_What is required_
Report each line of the data that has "extraction" somewhere in it.

[Collected data entries]
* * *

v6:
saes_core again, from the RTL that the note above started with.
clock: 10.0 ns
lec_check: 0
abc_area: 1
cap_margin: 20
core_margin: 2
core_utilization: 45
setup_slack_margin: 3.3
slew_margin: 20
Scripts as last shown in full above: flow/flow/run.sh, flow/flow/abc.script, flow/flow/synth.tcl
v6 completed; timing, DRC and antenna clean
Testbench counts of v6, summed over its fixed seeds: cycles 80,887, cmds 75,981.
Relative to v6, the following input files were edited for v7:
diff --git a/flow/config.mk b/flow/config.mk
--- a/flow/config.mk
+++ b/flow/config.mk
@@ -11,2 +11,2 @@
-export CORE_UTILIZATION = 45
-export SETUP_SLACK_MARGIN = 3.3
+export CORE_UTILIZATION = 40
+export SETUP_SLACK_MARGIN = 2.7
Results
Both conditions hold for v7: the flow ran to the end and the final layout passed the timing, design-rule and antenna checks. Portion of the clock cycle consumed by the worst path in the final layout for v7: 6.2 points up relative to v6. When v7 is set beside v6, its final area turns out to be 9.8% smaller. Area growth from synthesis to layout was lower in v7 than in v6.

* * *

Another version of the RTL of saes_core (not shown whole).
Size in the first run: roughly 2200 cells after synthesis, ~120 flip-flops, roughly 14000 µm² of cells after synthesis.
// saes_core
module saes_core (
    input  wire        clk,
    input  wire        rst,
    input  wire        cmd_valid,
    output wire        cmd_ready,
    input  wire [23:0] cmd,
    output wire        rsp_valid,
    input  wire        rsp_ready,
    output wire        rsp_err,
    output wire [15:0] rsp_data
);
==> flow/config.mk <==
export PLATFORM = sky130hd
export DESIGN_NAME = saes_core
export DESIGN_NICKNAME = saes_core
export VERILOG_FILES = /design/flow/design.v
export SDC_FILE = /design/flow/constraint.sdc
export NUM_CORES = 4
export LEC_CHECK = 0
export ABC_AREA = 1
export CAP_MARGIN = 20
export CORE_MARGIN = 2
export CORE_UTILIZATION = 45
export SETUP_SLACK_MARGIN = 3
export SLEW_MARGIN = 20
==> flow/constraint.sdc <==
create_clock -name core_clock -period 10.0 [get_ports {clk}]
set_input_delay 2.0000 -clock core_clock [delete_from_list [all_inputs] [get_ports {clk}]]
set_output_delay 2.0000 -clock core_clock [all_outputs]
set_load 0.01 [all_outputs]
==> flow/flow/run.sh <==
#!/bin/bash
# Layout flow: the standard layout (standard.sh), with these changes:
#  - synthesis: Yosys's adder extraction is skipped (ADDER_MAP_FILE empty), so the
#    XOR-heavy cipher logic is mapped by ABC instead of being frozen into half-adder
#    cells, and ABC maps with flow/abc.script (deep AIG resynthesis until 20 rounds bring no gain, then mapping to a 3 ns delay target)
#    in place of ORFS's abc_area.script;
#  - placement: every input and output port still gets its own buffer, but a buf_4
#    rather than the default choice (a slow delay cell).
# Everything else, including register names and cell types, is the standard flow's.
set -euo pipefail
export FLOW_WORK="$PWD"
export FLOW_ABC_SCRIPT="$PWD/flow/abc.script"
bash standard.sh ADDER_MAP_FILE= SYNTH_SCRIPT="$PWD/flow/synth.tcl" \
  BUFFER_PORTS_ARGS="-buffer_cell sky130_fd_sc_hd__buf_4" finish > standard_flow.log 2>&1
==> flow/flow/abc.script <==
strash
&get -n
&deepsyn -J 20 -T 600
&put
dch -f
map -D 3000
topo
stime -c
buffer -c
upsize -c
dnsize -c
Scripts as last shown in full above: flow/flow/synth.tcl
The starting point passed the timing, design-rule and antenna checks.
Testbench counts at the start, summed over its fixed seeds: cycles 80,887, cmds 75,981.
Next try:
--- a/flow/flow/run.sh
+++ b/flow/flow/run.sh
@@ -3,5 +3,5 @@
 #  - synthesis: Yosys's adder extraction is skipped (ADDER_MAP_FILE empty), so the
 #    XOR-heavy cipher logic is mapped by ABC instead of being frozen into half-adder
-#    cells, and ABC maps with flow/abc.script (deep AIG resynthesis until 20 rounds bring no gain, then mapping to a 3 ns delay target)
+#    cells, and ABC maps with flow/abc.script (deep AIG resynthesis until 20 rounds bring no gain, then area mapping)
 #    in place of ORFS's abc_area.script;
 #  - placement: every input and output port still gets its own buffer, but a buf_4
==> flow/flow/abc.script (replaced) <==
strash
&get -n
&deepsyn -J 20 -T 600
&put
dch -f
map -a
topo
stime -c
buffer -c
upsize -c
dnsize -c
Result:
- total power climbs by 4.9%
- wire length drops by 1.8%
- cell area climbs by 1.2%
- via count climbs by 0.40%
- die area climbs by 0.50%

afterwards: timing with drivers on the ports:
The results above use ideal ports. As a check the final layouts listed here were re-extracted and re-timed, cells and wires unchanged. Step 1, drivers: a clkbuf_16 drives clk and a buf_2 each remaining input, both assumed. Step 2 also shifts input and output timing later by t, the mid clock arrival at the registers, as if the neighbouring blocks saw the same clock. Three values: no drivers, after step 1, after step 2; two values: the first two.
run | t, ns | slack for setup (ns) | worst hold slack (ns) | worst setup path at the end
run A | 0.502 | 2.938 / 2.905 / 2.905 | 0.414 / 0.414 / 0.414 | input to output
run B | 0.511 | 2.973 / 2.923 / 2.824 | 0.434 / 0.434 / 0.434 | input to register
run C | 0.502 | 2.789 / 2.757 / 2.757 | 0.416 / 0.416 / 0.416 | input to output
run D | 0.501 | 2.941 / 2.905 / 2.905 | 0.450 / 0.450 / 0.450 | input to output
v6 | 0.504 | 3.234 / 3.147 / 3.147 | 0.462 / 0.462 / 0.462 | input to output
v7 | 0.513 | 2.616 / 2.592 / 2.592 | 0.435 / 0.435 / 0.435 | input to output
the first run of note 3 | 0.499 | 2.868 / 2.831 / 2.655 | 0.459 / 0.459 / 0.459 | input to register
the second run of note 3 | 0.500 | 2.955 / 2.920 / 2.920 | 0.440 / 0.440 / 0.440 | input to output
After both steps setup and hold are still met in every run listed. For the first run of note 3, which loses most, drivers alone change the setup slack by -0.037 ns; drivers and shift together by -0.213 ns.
Source: an optimization exercise on an open RTL-to-GDS flow (aim: small area). Production flows keep margins and buffers that such runs may drop.
RTL that was checked went through simulation tests only; none was proved equivalent to the original.
Power and IR drop assume default switching activity.

Setup of build 64:
Design colmux_scan, start of the top module:
module colmux_scan(clk_scan, rst_scan_n, row_i, wave_i, ack_t_i, ser_o, srclk_o, rclk_o, sstat_o, req_t_o, bundle_o);
==> flow/config.mk <==
export PLATFORM = sky130hd
export DESIGN_NAME = colmux_scan
export DESIGN_NICKNAME = colmux_scan
export VERILOG_FILES = /design/flow/design.v
export SDC_FILE = /design/flow/constraint.sdc
export NUM_CORES = 4
export LEC_CHECK = 0
export ABC_AREA = 1
export CAP_MARGIN = 20
export CORE_MARGIN = 2
export CORE_UTILIZATION = 65
export SLEW_MARGIN = 20
==> flow/constraint.sdc <==
create_clock -name core_clock -period 10.0 [get_ports {clk_scan}]
set_input_delay 2.0000 -clock core_clock [delete_from_list [all_inputs] [get_ports {clk_scan}]]
set_output_delay 2.0000 -clock core_clock [all_outputs]
set_load 0.01 [all_outputs]
standard.sh (not shown) runs the stock make flow with config.mk's settings and CLKGATE_MAP_FILE= SYNTH_SCRIPT=/design/flow/synth_recipe.tcl, a recipe that flattens the netlist after the stock synthesis.
==> flow/flow/run.sh <==
#!/bin/bash
# Standard layout, with four changes:
# - synthesis is the standard flow's own, but extract_fa is skipped and ABC maps with an
#   area-oriented script
#   (flow/synth.tcl, flow/abc_amap.script);
# - every combinational cell starts from its smallest drive after floorplan
#   (flow/downsize.tcl; repair_design later upsizes or buffers where needed);
# - a leaner clock tree (clkbuf_4 clusters of at most 10 sinks within 80 um,
#   no dummy loads);
# - the smallest buffer on each port.
# Logs: flow.log here and ORFS's own logs under orfs/logs/.
set -euo pipefail
bash standard.sh \
  "SYNTH_SCRIPT=$PWD/flow/synth.tcl" \
  "POST_FLOORPLAN_TCL=$PWD/flow/downsize.tcl" \
  "CTS_ARGS=-sink_clustering_enable -repair_clock_nets -sink_clustering_size 10 -sink_clustering_max_diameter 80 -buf_list sky130_fd_sc_hd__clkbuf_4 -dont_use_dummy_load" \
  "BUFFER_PORTS_ARGS=-buffer_cell sky130_fd_sc_hd__buf_1" \
  finish > flow.log 2>&1
==> flow/flow/abc_amap.script <==
strash
dch -f
amap
mfs3 -ae
topo
==> flow/flow/synth.tcl <==
# The standard synthesis (synth_recipe.tcl in the work folder, run
# unchanged), except for the combinational mapping: Yosys's extract_fa (which
# pulls XOR/AND pairs out as half/full adder cells before ABC sees them) is
# skipped, and ABC maps with an area-oriented script (abc_amap.script beside
# this file) instead of ORFS's abc_area/abc_speed script. Registers are
# mapped before ABC runs, so their names and cell types are those of the
# standard synthesis.
set flow_dir [file dirname [file normalize [info script]]]
set ::amap_script [file join $flow_dir abc_amap.script]
proc abc {args} {
  set i [lsearch -exact $args -script]
  if {$i >= 0 && [regexp {abc_(area|speed)\.script$} [lindex $args [expr {$i + 1}]]]} {
    lset args [expr {$i + 1}] $::amap_script
    puts "flow/synth.tcl: ABC script replaced by $::amap_script"
  }
  yosys abc {*}$args
}
proc extract_fa {args} {
  puts "flow/synth.tcl: extract_fa skipped"
}
source [file join [file dirname $flow_dir] synth_recipe.tcl]
Other scripts of this flow, unchanged in this note and not shown: flow/flow/downsize.tcl
Build 64 | status: complete | timing, DRC, antenna: pass
What follows belongs to an exercise in optimizing a design on an open flow for small area; a production flow would make more cautious choices. Only simulation tests tie the RTL to the original design; equivalence was not proved. Power is estimated from default activity; no workload was simulated.

==> build 25 <==
==> flow/design.v <==
module elo_frame_decoder (
    input  wire        clk,
    input  wire        rst,                 
    input  wire        cfg_edge_triggered,  
    input  wire        in_valid,
    input  wire [7:0]  in_data,
    output wire        evt_valid,
    output wire        evt_touch,
    output wire [15:0] evt_x,
    output wire [15:0] evt_y,
    output wire [15:0] evt_z,
    output wire [7:0]  evt_status,
    output wire [1:0]  diag_kind,
    output wire [7:0]  diag_expected,
    output wire [7:0]  diag_received
);
    reg [3:0]  cnt;          
    reg [55:0] sh_n;         
    reg        type_ok;      
    reg [7:0]  nacc;         
    reg        arm;          
    reg        val;          
    wire [7:0] inb = ~(in_data & {8{in_valid}});
    wire [7:0] in_g = ~inb;
    wire is_idle  = (cnt == 4'd0);
    wire is_final = cnt[3] & cnt[0];           
    wire is_one   = (cnt == 4'd1);
    wire step     = !rst && in_valid;
    wire hi7      = (in_data[7:1] == 7'b0101010);
    wire is_lead  = hi7 & in_data[0];
    wire [7:0] x  = nacc ^ in_g;               
    wire       chk_ok = &x;                    
    wire [7:0] sum = ~nacc + in_g;
    wire [7:0] st_n = sh_n[55:48];
    wire       touch = ~(st_n[0] & st_n[1]);
    wire op_desync  = step && is_idle && !is_lead;
    wire op_final   = step && is_final;
    wire op_chkfail = op_final && !chk_ok;
    wire op_emit    = op_final && chk_ok && type_ok && !(arm && (touch == val));
    wire op_diag    = op_desync | op_chkfail;
    assign evt_valid     = op_emit;
    assign evt_touch     = op_emit & touch;
    assign evt_status    = {8{op_emit}} & ~st_n;
    assign evt_x         = {16{op_emit}} & ~{sh_n[39:32], sh_n[47:40]};
    assign evt_y         = {16{op_emit}} & ~{sh_n[23:16], sh_n[31:24]};
    assign evt_z         = {16{op_emit}} & ~{sh_n[7:0],   sh_n[15:8]};
    assign diag_kind     = {op_chkfail, op_desync};
    assign diag_expected = ({8{op_chkfail}} & ~nacc) | ({8{op_desync}} & 8'h55);
    assign diag_received = {8{op_diag}} & in_g;
    always @(posedge clk) begin
        if (in_valid)
            sh_n <= {sh_n[47:0], inb};
    end
    always @(posedge clk) begin
        nacc <= is_idle ? 8'h00 : ~sum;
    end
    always @(posedge clk) begin
        if (in_valid && is_one)
            type_ok <= hi7 & ~in_data[0];
    end
    always @(posedge clk) begin
        if (rst) begin
            cnt <= 4'd0;
            arm <= 1'b0;
            val <= cfg_edge_triggered;
        end else begin
            if (in_valid) begin
                if (is_idle)
                    cnt <= {3'd0, is_lead};
                else if (is_final)
                    cnt <= 4'd0;
                else
                    cnt <= cnt + 4'd1;
            end
            if (op_emit) begin
                arm <= arm | val;
                val <= (arm | val) & touch;
            end
        end
    end
endmodule
==> flow/flow/run.sh <==
#!/bin/bash
# Own layout flow: the standard synthesis, its combinational logic re-mapped
# for area (flip-flops untouched, proved equivalent), then the standard ORFS
# layout with the settings in flow/layout.args.
set -euo pipefail
W=$PWD
R=$W/orfs/results/$FLOW_PLATFORM/elo_frame_decoder/base
YOSYS=$FLOW_HOME/../tools/install/yosys/bin/yosys
export LIBERTY=$FLOW_HOME/platforms/$FLOW_PLATFORM/lib/sky130_fd_sc_hd__tt_025C_1v80.lib
export TOP=$FLOW_TOP

bash standard.sh synth > $W/log_1_std_synth.log 2>&1
cp $R/1_2_yosys.v $W/std_1_2_yosys.v

# re-map with each ABC script in flow/, keep the smallest proven netlist
best=$W/std_1_2_yosys.v
best_area=$(sed -n "s/.*Chip area for module.*: //p" $W/orfs/reports/$FLOW_PLATFORM/elo_frame_decoder/base/synth_stat.txt | tail -1)
best_area=${best_area:-1000000000}
echo "standard synthesis: $best_area" > $W/resynth_summary.txt
for s in $W/flow/area*.abc; do
  n=$(basename $s .abc)
  if NETLIST_IN=$W/std_1_2_yosys.v NETLIST_OUT=$W/resynth_$n.v ABC_SCRIPT=$s \
       $YOSYS -c $W/flow/resynth.tcl > $W/log_2_resynth_$n.log 2>&1 &&
     GOLD=$W/std_1_2_yosys.v GATE=$W/resynth_$n.v \
       $YOSYS -c $W/flow/eqcheck.tcl > $W/log_2_eqcheck_$n.log 2>&1; then
    a=$(sed -n 's/.*Chip area for module.*: //p' $W/log_2_resynth_$n.log | tail -1)
    echo "$n: $a (proved)" >> $W/resynth_summary.txt
    if awk -v a="$a" -v b="$best_area" 'BEGIN{exit !(a < b)}'; then
      best=$W/resynth_$n.v; best_area=$a
    fi
  else
    echo "$n: failed" >> $W/resynth_summary.txt
  fi
done
echo "using $best" >> $W/resynth_summary.txt

cp $best $R/1_2_yosys.v
rm -f $R/1_synth.odb $R/1_synth.sdc
bash standard.sh synth > $W/log_3_synth_odb.log 2>&1
# extra make settings for the layout, one per line
mapfile -t EXTRA < <(grep -v '^#' $W/flow/layout.args | sed '/^$/d')
bash standard.sh "${EXTRA[@]}" finish > $W/log_4_finish.log 2>&1
==> flow/flow/area1.abc <==
strash
&get -n
&deepsyn -T 30
&put
dch -f
amap
topo
==> flow/flow/area2.abc <==
strash
dch -f
amap
topo
==> flow/flow/area3.abc <==
strash
dch
map -a
topo
==> flow/flow/eqcheck.tcl <==
# Prove that the re-mapped netlist does what the standard synthesis netlist
# does: same registers (paired by name), equivalent logic.
set lib $::env(LIBERTY)
yosys read_liberty -ignore_miss_func $lib
yosys read_verilog $::env(GOLD)
yosys rename $::env(TOP) gold
yosys read_verilog $::env(GATE)
yosys rename $::env(TOP) gate
yosys hierarchy -check
yosys flatten gold gate
yosys opt_clean
yosys equiv_make gold gate equiv
yosys equiv_simple -seq 2
yosys equiv_induct
yosys equiv_status -assert
==> flow/flow/layout.args <==
# port buffers of the smallest buffer cell
BUFFER_PORTS_ARGS=-buffer_cell sky130_fd_sc_hd__buf_1
# clock tree: no dummy loads, small buffers
CTS_ARGS=-sink_clustering_enable -repair_clock_nets -dont_use_dummy_load -buf_list sky130_fd_sc_hd__clkbuf_4
==> flow/flow/resynth.tcl <==
# Re-map the combinational logic of the standard synthesis netlist for area.
# Every flip-flop instance keeps its name and its cell; only the logic between
# them is re-mapped (ABC, area-oriented script), with the platform's
# don't-use cells excluded.
set lib $::env(LIBERTY)
set fh [open $lib r]
set dont_use {}
foreach line [split [read $fh] "\n"] {
  if { [regexp {^\s*cell\s*\(\s*"?(sky130_fd_sc_hd__\w+)"?\s*\)} $line -> c] } {
    if { [regexp {lpflow|probe} $c] } { lappend dont_use -dont_use $c }
  }
}
close $fh
yosys read_liberty -ignore_miss_func $lib
yosys read_verilog -defer $::env(NETLIST_IN)
yosys hierarchy -top $::env(TOP)
# sequential cells and tie cells stay as they are
foreach m {dfxtp_1 dfxtp_2 dfxtp_4 edfxtp_1 dfrtp_1 dfstp_1 sdfxtp_1 conb_1} {
  yosys blackbox sky130_fd_sc_hd__$m
}
yosys flatten
yosys opt_clean
yosys abc -liberty $lib {*}$dont_use -script $::env(ABC_SCRIPT)
yosys opt_clean
yosys hilomap -singleton -hicell sky130_fd_sc_hd__conb_1 HI -locell sky130_fd_sc_hd__conb_1 LO
yosys splitnets
yosys opt_clean
yosys rename -hide w:*.*
yosys opt_clean
yosys stat -liberty $lib
yosys write_verilog -noattr -noexpr -nohex -nodec $::env(NETLIST_OUT)
==> flow/standard.sh <==
#!/bin/bash
# synth_recipe.tcl (not shown) runs the flow's synth.tcl, then flattens the netlist and writes it again
# the make line also repeats each setting of config.mk as NAME=value (left out here)
make -C /OpenROAD-flow-scripts/flow DESIGN_CONFIG=/design/flow/config.mk WORK_HOME=/design/flow/orfs CLKGATE_MAP_FILE= SYNTH_SCRIPT=/design/flow/synth_recipe.tcl "${@:-finish}"
==> flow/config.mk <==
export PLATFORM = sky130hd
export DESIGN_NAME = elo_frame_decoder
export DESIGN_NICKNAME = elo_frame_decoder
export VERILOG_FILES = /design/flow/design.v
export SDC_FILE = /design/flow/constraint.sdc
export NUM_CORES = 4
export LEC_CHECK = 0
export CAP_MARGIN = 20
export CORE_MARGIN = 2
export CORE_UTILIZATION = 40
export PLACE_DENSITY = 0.6
export SLEW_MARGIN = 20
==> flow/constraint.sdc <==
create_clock -name core_clock -period 10.0 [get_ports {clk}]
set_input_delay 2.0000 -clock core_clock [delete_from_list [all_inputs] [get_ports {clk}]]
set_output_delay 2.0000 -clock core_clock [all_outputs]
set_load 0.01 [all_outputs]
==> trial 71: changes against build 25 <==
==> flow/design.v, changed modules only <==
module elo_frame_decoder (
    input  wire        clk,
    input  wire        rst,                 
    input  wire        cfg_edge_triggered,  
    input  wire        in_valid,
    input  wire [7:0]  in_data,
    output wire        evt_valid,
    output wire        evt_touch,
    output wire [15:0] evt_x,
    output wire [15:0] evt_y,
    output wire [15:0] evt_z,
    output wire [7:0]  evt_status,
    output wire [1:0]  diag_kind,
    output wire [7:0]  diag_expected,
    output wire [7:0]  diag_received
);
    reg [3:0]  cnt;          
    reg [55:0] sh_n;         
    reg        type_ok;      
    reg [7:0]  acc;          
    reg        arm;          
    reg        val;          
    wire is_idle  = (cnt == 4'd0);
    wire is_final = (cnt == 4'd9);
    wire step     = !rst && in_valid;
    wire is_lead  = (in_data == 8'h55);
    wire chk_ok   = (in_data == acc);
    wire [7:0] st_n = sh_n[55:48];
    wire       touch = ~(st_n[0] & st_n[1]);
    wire op_desync  = step && is_idle && !is_lead;
    wire op_final   = step && is_final;
    wire op_chkfail = op_final && !chk_ok;
    wire op_emit    = op_final && chk_ok && type_ok && !(arm && (touch == val));
    assign evt_valid     = op_emit;
    assign evt_touch     = op_emit & touch;
    assign evt_status    = {8{op_emit}} & ~st_n;
    assign evt_x         = {16{op_emit}} & ~{sh_n[39:32], sh_n[47:40]};
    assign evt_y         = {16{op_emit}} & ~{sh_n[23:16], sh_n[31:24]};
    assign evt_z         = {16{op_emit}} & ~{sh_n[7:0],   sh_n[15:8]};
    assign diag_kind     = {op_chkfail, op_desync};
    assign diag_expected = ({8{op_chkfail}} & acc) | ({8{op_desync}} & 8'h55);
    assign diag_received = {8{op_chkfail | op_desync}} & in_data;
    always @(posedge clk) begin
        if (in_valid)
            sh_n <= {sh_n[47:0], ~in_data};
    end
    always @(posedge clk) begin
        if (is_idle)
            acc <= 8'hFF;
        else if (in_valid)
            acc <= acc + in_data;
    end
    always @(posedge clk) begin
        if (in_valid && cnt == 4'd1)
            type_ok <= (in_data == 8'h54);
    end
    always @(posedge clk) begin
        if (rst) begin
            cnt <= 4'd0;
            arm <= 1'b0;
            val <= cfg_edge_triggered;
        end else begin
            if (in_valid) begin
                if (is_idle)
                    cnt <= is_lead ? 4'd1 : 4'd0;
                else if (is_final)
                    cnt <= 4'd0;
                else
                    cnt <= cnt + 4'd1;
            end
            if (op_emit) begin
                arm <= arm | val;
                val <= (arm | val) & touch;
            end
        end
    end
endmodule
==> flow/run.sh (new file) <==
#!/bin/bash
# synth_recipe.tcl (not shown) runs the flow's synth.tcl, then flattens the netlist and writes it again
# the make line also repeats each setting of config.mk as NAME=value (left out here)
make -C /OpenROAD-flow-scripts/flow DESIGN_CONFIG=/design/flow/config.mk WORK_HOME=/design/flow/orfs CLKGATE_MAP_FILE= SYNTH_SCRIPT=/design/flow/synth_recipe.tcl finish
removed: flow/flow/run.sh
removed: flow/flow/area1.abc
removed: flow/flow/area2.abc
removed: flow/flow/area3.abc
removed: flow/flow/eqcheck.tcl
removed: flow/flow/layout.args
removed: flow/flow/resynth.tcl
removed: flow/standard.sh
==> trial 29: changes against build 25 <==
==> flow/design.v, changed modules only <==
module elo_frame_decoder (
    input  wire        clk,
    input  wire        rst,                 
    input  wire        cfg_edge_triggered,  
    input  wire        in_valid,
    input  wire [7:0]  in_data,
    output wire        evt_valid,
    output wire        evt_touch,
    output wire [15:0] evt_x,
    output wire [15:0] evt_y,
    output wire [15:0] evt_z,
    output wire [7:0]  evt_status,
    output wire [1:0]  diag_kind,
    output wire [7:0]  diag_expected,
    output wire [7:0]  diag_received
);
    reg [3:0]  cnt;          
    reg [55:0] sh_n;         
    reg        type_ok;      
    reg [7:0]  nacc;         
    reg        arm;          
    reg        val;          
    wire [7:0] acc = ~nacc;
    wire is_idle  = (cnt == 4'd0);
    wire is_final = (cnt == 4'd9);
    wire step     = !rst && in_valid;
    wire is_lead  = (in_data == 8'h55);
    wire chk_ok   = (in_data == acc);
    wire [7:0] st_n = sh_n[55:48];
    wire       touch = ~(st_n[0] & st_n[1]);
    wire op_desync  = step && is_idle && !is_lead;
    wire op_final   = step && is_final;
    wire op_chkfail = op_final && !chk_ok;
    wire op_emit    = op_final && chk_ok && type_ok && !(arm && (touch == val));
    assign evt_valid     = op_emit;
    assign evt_touch     = op_emit & touch;
    assign evt_status    = {8{op_emit}} & ~st_n;
    assign evt_x         = {16{op_emit}} & ~{sh_n[39:32], sh_n[47:40]};
    assign evt_y         = {16{op_emit}} & ~{sh_n[23:16], sh_n[31:24]};
    assign evt_z         = {16{op_emit}} & ~{sh_n[7:0],   sh_n[15:8]};
    assign diag_kind     = {op_chkfail, op_desync};
    assign diag_expected = ({8{op_chkfail}} & acc) | ({8{op_desync}} & 8'h55);
    assign diag_received = {8{op_chkfail | op_desync}} & in_data;
    always @(posedge clk) begin
        if (in_valid)
            sh_n <= {sh_n[47:0], ~in_data};
    end
    always @(posedge clk) begin
        if (is_idle)
            nacc <= 8'h00;
        else if (in_valid)
            nacc <= ~(acc + in_data);
    end
    always @(posedge clk) begin
        if (in_valid && cnt == 4'd1)
            type_ok <= (in_data == 8'h54);
    end
    reg [3:0] cnt_inc;       
    always @(*) begin
        case (cnt)
            4'd0: cnt_inc = 4'd1;
            4'd1: cnt_inc = 4'd2;
            4'd2: cnt_inc = 4'd3;
            4'd3: cnt_inc = 4'd4;
            4'd4: cnt_inc = 4'd5;
            4'd5: cnt_inc = 4'd6;
            4'd6: cnt_inc = 4'd7;
            4'd7: cnt_inc = 4'd8;
            4'd8: cnt_inc = 4'd9;
            4'd9: cnt_inc = 4'd0;
            default: cnt_inc = 4'd0;
        endcase
    end
    always @(posedge clk) begin
        if (rst) begin
            cnt <= 4'd0;
            arm <= 1'b0;
            val <= cfg_edge_triggered;
        end else begin
            if (in_valid) begin
                if (!is_idle || is_lead)
                    cnt <= cnt_inc;
            end
            if (op_emit) begin
                arm <= arm | val;
                val <= (arm | val) & touch;
            end
        end
    end
endmodule
==> key figures <==
Global routing
  – Met3 global-route usage: 3.58%

STA
  – Tmin final: 7.23 ns

Drt
  – Met3 wire len: 444 µm

Hold path
  – Critical hold path startpoint: sh_n[13]$_DFFE_PP_

Power and ir drop
  – Pleak: 1.15 nW

Outcome
  – Status: timing/DRC/antenna clean

Layout
  – Post-layout util: 49.4%
  – Invs w/o clock: 20
  – Multi-input combinational area share: 22.0%
That was trial 29.
Source: an optimization exercise on an open RTL-to-GDS flow (aim: small area, a short achievable clock period and few clock cycles per item). Production flows keep margins and buffers that such runs may drop. The RTL was checked by simulation tests, not by an equivalence proof against the original design. Power and IR drop assume default switching activity.

==> flow/design.v (excerpt) <==
module dxt_block_decoder (
    input  wire         clk,
    input  wire         rst,         
    input  wire         in_valid,
    output wire         in_ready,
    input  wire         in_fmt,      
    input  wire [127:0] in_data,
    output reg          out_valid,
    input  wire         out_ready,
    output wire [511:0] out_px
);
For scale: roughly 5,800 cells after synthesis, roughly 360 flip-flops, about 650 I/O pins, about 39,000 µm² of cells after synthesis.
==> flow/config.mk <==
export PLATFORM = sky130hd
export DESIGN_NAME = dxt_block_decoder
export DESIGN_NICKNAME = dxt_block_decoder
export VERILOG_FILES = /design/flow/design.v
export SDC_FILE = /design/flow/constraint.sdc
export NUM_CORES = 4
export LEC_CHECK = 0
export ABC_AREA = 1
export CAP_MARGIN = 20
export CORE_MARGIN = 2
export CORE_UTILIZATION = 45
export CTS_CLUSTER_DIAMETER = 120
export CTS_CLUSTER_SIZE = 30
export SLEW_MARGIN = 20
==> flow/constraint.sdc <==
create_clock -name core_clock -period 12.0 [get_ports {clk}]
set_input_delay 2.4000 -clock core_clock [delete_from_list [all_inputs] [get_ports {clk}]]
set_output_delay 2.4000 -clock core_clock [all_outputs]
set_load 0.01 [all_outputs]
standard.sh (not shown) runs the stock make flow with config.mk's settings and CLKGATE_MAP_FILE= SYNTH_SCRIPT=/design/flow/synth_recipe.tcl, a recipe that flattens the netlist after the stock synthesis.
==> flow/flow/run.sh <==
#!/bin/bash
# The standard layout (the standard.sh, unchanged synthesis), with two
# changes to how it is made:
#  - buffer_ports puts plain buffers (buf_1) on the ports instead of the
#    default delay-buffer cell;
set -euo pipefail
export BUFFER_PORTS_ARGS="-buffer_cell sky130_fd_sc_hd__buf_1"
export SETUP_SLACK_MARGIN=7.0
bash standard.sh > standard_flow.log 2>&1
The baseline went through all stages and came out clean.
Testbench counts at the start, summed over its fixed seeds: cycles 3,216, items 3,200.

_Task answer_
#  - synthesis: Yosys's adder extraction is skipped (ADDER_MAP_FILE empty), so the
 #  - synthesis: Yosys's adder extraction is skipped (ADDER_MAP_FILE empty), so the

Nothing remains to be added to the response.